* _ASSIGNMENT_
From the material beneath, pull every line with the word "endpoints".

* _AVAILABLE DATA_
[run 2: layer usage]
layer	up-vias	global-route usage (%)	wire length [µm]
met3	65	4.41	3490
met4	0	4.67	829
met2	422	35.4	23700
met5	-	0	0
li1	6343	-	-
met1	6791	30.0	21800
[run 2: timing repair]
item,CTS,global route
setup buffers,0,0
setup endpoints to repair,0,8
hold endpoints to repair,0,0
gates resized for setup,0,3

---

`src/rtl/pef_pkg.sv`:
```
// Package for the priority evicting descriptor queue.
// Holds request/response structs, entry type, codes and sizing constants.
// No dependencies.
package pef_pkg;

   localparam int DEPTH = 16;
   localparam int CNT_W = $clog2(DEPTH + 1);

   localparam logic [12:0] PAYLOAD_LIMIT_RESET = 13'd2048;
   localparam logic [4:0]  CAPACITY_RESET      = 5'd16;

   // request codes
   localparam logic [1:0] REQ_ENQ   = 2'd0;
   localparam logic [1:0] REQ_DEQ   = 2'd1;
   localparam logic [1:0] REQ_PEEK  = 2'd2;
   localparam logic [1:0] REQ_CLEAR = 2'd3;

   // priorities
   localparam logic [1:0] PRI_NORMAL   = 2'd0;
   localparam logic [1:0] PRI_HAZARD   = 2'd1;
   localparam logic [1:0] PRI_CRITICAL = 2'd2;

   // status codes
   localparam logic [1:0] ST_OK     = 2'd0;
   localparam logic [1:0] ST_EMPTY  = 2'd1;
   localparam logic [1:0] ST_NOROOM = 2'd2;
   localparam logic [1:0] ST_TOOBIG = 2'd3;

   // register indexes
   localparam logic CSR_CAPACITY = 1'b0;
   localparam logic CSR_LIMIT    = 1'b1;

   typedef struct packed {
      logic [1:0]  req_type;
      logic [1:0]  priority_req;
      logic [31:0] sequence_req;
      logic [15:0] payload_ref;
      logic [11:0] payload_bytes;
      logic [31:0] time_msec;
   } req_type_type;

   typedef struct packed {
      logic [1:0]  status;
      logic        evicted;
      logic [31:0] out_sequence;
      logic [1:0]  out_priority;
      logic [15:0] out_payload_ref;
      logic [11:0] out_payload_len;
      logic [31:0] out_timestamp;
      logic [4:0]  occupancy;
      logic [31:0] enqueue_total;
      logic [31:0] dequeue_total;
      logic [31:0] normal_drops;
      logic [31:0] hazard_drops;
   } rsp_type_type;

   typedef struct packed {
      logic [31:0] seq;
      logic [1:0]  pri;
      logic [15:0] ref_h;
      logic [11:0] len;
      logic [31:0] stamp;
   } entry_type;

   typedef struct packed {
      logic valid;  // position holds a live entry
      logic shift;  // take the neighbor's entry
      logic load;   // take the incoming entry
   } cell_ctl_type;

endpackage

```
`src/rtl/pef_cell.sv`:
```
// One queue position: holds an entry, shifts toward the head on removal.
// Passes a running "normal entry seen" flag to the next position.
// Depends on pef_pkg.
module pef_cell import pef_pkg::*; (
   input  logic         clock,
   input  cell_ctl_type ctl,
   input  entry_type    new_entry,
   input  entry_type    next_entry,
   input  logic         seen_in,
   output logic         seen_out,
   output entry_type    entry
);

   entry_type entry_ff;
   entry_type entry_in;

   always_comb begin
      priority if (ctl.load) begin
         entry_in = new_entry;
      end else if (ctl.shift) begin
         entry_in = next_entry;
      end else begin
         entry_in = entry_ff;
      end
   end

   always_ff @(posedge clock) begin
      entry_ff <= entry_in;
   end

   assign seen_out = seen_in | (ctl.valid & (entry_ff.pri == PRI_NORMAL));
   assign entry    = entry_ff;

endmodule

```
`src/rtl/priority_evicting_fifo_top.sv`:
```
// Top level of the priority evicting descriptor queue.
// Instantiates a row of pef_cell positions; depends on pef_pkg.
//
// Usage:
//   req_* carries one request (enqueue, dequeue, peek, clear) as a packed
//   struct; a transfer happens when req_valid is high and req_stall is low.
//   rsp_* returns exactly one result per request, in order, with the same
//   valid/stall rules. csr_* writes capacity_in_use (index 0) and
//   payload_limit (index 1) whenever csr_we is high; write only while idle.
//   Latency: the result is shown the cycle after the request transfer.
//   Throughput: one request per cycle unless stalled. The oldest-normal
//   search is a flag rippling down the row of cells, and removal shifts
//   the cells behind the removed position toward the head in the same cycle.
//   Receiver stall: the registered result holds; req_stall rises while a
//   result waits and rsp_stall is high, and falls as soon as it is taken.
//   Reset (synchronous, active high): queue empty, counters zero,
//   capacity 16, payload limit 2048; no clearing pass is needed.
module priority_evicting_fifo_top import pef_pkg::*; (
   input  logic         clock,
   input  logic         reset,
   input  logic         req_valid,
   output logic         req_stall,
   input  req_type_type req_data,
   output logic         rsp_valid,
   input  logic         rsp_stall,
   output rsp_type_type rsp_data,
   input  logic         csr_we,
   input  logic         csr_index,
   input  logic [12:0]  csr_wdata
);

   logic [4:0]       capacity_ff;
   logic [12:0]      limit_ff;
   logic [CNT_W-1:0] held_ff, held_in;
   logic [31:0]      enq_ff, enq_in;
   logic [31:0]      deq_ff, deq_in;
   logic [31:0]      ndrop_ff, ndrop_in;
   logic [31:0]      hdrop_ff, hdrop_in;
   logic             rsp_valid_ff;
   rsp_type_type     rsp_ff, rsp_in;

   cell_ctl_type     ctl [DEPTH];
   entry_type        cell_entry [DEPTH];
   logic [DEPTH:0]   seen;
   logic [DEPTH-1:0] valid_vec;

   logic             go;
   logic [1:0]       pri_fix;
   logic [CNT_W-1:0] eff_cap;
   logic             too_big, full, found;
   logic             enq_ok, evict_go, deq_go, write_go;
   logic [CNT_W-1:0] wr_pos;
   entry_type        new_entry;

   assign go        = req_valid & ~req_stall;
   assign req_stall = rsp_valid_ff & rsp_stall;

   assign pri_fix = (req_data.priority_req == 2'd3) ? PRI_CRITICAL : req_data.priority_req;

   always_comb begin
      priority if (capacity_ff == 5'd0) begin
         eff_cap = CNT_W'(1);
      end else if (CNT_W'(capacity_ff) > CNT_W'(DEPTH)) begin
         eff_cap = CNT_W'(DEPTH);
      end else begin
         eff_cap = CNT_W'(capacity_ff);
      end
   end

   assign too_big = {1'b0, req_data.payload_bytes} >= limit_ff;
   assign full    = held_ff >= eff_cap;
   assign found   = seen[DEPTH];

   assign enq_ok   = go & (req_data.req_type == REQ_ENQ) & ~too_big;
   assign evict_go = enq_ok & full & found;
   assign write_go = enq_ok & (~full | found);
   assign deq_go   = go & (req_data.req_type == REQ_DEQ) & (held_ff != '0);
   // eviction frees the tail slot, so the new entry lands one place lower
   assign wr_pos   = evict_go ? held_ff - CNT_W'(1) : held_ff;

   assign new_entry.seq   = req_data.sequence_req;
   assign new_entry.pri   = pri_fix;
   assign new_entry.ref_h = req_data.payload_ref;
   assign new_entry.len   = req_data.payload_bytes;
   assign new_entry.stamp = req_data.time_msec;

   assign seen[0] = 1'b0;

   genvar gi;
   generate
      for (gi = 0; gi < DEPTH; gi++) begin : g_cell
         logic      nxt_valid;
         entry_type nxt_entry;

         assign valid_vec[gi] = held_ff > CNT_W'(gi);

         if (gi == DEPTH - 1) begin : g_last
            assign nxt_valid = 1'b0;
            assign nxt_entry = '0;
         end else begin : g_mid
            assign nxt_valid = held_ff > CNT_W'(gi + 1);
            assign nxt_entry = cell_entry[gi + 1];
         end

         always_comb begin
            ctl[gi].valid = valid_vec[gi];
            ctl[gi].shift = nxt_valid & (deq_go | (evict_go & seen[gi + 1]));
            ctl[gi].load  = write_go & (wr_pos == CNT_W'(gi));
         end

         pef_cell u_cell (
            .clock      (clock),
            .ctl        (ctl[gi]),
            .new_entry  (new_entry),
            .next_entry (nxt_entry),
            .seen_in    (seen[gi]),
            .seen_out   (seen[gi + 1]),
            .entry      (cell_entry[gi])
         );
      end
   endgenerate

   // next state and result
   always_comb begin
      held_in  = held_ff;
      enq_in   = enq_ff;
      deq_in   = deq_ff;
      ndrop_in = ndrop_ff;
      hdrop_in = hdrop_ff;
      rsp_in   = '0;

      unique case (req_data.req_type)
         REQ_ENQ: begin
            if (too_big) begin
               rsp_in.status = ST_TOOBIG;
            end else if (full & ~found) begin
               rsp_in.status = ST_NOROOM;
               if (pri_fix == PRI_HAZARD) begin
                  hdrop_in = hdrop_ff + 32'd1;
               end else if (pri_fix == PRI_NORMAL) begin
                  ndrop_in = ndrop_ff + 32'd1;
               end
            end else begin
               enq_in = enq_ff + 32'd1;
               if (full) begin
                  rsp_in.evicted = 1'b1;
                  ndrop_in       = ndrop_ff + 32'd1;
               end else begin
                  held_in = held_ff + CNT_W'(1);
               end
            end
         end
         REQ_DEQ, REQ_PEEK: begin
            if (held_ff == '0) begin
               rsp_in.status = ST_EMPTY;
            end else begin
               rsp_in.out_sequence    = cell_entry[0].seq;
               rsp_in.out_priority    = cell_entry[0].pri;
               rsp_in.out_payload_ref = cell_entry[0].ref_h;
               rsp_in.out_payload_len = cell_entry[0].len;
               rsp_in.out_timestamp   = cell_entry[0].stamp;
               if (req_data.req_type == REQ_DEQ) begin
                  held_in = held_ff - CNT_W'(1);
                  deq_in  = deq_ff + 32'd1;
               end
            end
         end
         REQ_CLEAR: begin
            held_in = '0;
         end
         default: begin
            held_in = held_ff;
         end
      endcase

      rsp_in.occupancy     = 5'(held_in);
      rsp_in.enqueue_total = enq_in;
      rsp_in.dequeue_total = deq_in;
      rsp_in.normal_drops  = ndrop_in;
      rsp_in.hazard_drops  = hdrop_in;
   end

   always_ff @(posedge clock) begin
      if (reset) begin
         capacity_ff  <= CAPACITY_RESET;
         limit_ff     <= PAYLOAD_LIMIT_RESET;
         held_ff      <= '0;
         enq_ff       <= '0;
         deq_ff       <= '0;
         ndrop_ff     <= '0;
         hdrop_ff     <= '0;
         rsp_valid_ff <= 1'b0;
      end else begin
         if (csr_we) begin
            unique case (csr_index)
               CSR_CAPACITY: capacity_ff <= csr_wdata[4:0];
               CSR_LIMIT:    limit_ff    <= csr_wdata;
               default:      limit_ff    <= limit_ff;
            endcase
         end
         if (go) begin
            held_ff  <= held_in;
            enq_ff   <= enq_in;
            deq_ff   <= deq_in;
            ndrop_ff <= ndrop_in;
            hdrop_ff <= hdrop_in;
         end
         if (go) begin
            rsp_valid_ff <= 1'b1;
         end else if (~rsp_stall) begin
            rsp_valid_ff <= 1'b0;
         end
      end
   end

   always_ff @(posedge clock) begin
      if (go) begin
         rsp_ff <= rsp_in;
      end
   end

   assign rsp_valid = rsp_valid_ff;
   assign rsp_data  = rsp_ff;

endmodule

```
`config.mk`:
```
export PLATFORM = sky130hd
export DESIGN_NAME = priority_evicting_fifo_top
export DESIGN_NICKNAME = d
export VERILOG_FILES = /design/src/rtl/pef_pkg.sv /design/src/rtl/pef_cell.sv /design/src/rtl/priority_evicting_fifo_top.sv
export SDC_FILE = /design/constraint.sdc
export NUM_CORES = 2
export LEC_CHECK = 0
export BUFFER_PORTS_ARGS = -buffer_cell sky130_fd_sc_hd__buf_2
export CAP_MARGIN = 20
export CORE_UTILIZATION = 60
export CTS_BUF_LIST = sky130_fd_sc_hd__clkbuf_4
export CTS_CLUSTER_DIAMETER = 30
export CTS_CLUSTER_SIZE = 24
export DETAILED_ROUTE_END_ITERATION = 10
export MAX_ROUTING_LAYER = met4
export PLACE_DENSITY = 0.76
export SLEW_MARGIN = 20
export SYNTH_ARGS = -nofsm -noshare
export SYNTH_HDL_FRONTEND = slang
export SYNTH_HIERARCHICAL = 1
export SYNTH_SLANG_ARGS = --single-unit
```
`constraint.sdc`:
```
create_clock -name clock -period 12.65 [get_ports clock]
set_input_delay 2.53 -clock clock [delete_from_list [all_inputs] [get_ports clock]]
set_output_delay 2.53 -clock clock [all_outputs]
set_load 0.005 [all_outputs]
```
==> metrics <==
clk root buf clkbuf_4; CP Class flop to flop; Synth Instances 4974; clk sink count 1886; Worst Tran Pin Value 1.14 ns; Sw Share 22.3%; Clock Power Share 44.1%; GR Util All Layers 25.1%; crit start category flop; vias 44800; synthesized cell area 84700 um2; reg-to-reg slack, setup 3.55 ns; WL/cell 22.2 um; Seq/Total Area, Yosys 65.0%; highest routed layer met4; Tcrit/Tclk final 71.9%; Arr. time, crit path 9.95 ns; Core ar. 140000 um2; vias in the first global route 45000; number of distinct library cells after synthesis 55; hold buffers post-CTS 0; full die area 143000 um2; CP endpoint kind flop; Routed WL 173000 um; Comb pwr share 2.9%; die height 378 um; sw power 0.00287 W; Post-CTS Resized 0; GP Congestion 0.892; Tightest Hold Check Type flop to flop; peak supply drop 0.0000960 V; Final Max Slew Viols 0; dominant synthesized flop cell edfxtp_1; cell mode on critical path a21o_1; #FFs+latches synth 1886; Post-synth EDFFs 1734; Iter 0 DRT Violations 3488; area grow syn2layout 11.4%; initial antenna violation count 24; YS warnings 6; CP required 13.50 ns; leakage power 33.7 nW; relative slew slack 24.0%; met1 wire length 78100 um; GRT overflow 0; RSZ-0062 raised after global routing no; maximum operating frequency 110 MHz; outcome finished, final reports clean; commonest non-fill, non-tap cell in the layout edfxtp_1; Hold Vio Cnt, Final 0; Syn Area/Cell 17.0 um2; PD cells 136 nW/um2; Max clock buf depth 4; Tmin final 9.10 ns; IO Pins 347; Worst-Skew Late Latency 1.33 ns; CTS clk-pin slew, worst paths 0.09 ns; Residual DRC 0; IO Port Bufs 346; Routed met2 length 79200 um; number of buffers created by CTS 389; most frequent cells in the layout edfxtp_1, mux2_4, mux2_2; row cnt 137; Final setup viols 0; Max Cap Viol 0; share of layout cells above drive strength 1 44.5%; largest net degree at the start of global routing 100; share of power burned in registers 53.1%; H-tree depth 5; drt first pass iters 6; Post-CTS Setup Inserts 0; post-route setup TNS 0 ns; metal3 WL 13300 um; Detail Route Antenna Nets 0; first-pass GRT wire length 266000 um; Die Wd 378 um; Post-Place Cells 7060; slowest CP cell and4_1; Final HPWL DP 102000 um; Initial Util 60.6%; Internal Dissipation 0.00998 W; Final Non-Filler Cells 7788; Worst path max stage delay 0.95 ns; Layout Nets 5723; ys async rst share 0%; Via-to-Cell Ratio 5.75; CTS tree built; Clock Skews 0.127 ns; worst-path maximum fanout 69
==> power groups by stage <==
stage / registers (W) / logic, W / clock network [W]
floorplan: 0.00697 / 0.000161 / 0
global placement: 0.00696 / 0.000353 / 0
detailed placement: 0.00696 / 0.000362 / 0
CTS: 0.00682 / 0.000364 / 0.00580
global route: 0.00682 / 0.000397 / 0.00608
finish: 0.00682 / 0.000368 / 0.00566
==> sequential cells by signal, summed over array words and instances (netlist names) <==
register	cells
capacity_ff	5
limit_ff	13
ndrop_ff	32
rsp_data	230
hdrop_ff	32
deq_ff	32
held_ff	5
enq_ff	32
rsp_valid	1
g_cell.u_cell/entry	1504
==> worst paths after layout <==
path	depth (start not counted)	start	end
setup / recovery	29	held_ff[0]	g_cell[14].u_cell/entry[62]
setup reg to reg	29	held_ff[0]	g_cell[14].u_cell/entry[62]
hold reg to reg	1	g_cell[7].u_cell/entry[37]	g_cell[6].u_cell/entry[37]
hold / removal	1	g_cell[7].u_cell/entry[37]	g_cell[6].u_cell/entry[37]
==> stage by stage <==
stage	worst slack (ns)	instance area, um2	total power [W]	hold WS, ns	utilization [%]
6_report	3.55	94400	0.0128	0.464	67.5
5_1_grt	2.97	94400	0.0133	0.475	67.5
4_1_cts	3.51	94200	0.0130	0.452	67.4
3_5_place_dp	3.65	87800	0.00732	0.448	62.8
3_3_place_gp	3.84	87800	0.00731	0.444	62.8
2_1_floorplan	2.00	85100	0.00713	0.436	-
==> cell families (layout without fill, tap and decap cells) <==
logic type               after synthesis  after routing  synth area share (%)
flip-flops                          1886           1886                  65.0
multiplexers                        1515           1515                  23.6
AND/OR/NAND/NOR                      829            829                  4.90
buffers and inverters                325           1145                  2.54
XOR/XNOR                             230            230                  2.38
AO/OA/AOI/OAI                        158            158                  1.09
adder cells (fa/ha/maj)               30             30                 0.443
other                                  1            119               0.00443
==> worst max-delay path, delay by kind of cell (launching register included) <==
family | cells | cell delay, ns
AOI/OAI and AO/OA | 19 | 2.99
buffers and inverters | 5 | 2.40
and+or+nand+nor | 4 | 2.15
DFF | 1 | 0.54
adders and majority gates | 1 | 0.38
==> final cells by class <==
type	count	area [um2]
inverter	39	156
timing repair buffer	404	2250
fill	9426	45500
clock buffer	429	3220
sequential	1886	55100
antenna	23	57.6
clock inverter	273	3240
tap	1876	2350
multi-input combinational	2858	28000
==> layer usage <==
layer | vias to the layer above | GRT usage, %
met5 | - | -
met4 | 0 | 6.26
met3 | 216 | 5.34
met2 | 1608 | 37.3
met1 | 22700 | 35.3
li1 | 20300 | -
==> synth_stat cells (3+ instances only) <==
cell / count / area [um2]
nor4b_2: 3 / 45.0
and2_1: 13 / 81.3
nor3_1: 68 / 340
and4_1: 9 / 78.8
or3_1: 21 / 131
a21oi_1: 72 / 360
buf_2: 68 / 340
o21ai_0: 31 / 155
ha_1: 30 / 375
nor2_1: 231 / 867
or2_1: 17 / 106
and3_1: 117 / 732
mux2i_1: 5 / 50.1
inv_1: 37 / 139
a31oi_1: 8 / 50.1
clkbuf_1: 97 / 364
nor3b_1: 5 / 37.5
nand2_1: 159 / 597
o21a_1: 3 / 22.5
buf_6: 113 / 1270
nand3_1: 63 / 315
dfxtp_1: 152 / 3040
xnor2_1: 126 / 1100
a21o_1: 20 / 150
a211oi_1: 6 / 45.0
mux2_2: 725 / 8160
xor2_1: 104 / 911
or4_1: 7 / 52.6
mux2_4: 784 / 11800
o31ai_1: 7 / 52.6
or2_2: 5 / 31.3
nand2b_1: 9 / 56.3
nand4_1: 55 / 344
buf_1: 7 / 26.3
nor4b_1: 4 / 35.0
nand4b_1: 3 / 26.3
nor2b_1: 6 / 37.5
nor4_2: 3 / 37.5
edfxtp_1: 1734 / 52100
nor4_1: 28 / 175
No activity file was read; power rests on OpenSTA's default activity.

...

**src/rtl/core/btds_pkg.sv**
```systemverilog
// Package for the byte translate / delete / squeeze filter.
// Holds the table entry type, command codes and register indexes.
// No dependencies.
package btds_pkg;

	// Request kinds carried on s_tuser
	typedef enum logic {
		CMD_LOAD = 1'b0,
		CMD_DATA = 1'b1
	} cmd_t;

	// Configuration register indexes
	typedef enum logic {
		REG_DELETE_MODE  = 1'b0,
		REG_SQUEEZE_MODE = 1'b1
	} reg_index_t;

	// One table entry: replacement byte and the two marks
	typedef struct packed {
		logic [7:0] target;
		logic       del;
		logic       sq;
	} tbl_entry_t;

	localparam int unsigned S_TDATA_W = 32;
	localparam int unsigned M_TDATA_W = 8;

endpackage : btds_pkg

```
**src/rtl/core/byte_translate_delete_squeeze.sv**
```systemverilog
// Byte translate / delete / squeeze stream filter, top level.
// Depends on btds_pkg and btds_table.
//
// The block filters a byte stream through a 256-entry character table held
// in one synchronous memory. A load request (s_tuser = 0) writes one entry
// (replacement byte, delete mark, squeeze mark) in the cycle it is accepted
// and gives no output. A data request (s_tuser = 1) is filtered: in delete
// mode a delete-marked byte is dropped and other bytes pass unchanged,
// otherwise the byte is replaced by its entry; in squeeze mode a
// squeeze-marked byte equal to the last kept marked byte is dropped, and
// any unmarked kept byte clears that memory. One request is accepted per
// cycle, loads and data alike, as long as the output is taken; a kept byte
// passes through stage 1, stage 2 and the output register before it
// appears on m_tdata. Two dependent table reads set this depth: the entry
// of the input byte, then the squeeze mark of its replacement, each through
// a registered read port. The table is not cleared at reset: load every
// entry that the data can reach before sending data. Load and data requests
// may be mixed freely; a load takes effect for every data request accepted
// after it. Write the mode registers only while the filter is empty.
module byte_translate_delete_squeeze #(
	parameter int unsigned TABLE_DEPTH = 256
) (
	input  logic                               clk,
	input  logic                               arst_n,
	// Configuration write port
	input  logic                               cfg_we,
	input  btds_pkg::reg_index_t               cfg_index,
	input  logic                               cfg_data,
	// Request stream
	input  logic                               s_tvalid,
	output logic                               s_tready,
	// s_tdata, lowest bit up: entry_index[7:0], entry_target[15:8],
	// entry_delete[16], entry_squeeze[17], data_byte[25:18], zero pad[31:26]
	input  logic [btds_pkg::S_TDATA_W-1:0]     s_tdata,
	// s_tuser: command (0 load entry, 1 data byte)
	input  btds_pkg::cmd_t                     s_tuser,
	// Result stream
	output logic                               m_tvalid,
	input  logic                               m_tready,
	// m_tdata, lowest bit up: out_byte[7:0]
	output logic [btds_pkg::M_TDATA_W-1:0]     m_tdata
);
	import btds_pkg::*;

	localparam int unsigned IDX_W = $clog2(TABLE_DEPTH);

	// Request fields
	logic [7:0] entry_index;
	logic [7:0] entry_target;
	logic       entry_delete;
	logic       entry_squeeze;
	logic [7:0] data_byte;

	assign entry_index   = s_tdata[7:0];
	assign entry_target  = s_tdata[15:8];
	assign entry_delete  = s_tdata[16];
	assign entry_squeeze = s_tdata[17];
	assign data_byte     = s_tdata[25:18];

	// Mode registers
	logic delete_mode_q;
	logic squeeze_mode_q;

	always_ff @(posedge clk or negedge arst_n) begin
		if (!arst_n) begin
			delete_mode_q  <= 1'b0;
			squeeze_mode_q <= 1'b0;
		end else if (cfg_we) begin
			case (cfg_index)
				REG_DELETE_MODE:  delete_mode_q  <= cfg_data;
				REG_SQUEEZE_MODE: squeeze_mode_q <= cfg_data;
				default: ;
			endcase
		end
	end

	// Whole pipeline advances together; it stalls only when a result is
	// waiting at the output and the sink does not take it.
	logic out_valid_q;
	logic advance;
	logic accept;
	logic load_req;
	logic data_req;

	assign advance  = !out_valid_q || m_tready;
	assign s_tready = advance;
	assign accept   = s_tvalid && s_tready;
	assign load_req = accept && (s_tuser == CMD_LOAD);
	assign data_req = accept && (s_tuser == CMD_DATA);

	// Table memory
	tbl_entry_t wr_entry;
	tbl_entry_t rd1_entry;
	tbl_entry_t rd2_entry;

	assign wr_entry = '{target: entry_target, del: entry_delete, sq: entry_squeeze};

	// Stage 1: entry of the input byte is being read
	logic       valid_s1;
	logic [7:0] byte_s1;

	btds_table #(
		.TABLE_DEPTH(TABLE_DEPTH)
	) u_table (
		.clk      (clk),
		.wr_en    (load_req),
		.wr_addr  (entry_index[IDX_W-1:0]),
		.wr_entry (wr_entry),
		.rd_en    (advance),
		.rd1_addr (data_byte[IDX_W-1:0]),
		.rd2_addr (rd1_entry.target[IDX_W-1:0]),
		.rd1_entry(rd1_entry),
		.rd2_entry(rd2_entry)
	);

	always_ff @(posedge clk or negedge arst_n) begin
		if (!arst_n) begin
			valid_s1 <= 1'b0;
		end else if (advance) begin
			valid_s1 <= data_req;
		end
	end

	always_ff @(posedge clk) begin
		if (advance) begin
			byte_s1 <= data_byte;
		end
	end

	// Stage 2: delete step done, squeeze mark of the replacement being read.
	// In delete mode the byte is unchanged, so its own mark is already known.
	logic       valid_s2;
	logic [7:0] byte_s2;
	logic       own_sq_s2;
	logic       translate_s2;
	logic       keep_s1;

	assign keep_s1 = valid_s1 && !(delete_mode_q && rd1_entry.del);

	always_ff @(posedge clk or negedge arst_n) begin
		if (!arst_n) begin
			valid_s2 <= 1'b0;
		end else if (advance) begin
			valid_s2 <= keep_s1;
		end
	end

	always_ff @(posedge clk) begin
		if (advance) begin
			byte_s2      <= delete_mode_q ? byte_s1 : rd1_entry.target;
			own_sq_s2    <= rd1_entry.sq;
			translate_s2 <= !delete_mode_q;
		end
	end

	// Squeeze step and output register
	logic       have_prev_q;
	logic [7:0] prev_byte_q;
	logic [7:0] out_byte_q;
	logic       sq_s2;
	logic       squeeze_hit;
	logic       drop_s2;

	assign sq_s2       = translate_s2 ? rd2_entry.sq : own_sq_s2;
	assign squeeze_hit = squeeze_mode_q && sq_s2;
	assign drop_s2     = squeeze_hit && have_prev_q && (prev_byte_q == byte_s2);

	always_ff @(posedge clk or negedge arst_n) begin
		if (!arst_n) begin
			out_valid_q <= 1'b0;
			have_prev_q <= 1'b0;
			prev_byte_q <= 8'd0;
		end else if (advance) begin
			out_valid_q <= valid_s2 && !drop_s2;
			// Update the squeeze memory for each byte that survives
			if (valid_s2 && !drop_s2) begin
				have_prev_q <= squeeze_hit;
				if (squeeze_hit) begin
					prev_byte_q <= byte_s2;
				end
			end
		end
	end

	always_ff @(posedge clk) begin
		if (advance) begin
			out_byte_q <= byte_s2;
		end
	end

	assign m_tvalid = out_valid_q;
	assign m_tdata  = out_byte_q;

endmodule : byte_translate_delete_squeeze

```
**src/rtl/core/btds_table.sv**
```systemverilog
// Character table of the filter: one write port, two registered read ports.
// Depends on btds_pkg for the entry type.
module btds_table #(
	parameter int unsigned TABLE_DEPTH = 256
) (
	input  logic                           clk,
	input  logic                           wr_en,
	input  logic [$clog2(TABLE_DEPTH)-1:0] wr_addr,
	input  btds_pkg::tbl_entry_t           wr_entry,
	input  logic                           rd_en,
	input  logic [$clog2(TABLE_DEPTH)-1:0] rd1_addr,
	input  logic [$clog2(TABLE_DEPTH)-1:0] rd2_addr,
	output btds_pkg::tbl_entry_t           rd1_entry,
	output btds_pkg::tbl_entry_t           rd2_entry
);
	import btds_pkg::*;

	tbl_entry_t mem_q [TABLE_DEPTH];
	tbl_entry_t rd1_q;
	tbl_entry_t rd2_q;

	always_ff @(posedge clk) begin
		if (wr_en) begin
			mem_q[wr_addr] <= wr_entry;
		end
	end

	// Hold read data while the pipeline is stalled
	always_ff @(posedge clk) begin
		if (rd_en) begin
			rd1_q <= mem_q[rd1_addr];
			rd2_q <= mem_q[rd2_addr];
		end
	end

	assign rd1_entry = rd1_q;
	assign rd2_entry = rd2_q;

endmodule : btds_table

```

* _RESPONSE BOX_
setup endpoints to repair,0,8
hold endpoints to repair,0,0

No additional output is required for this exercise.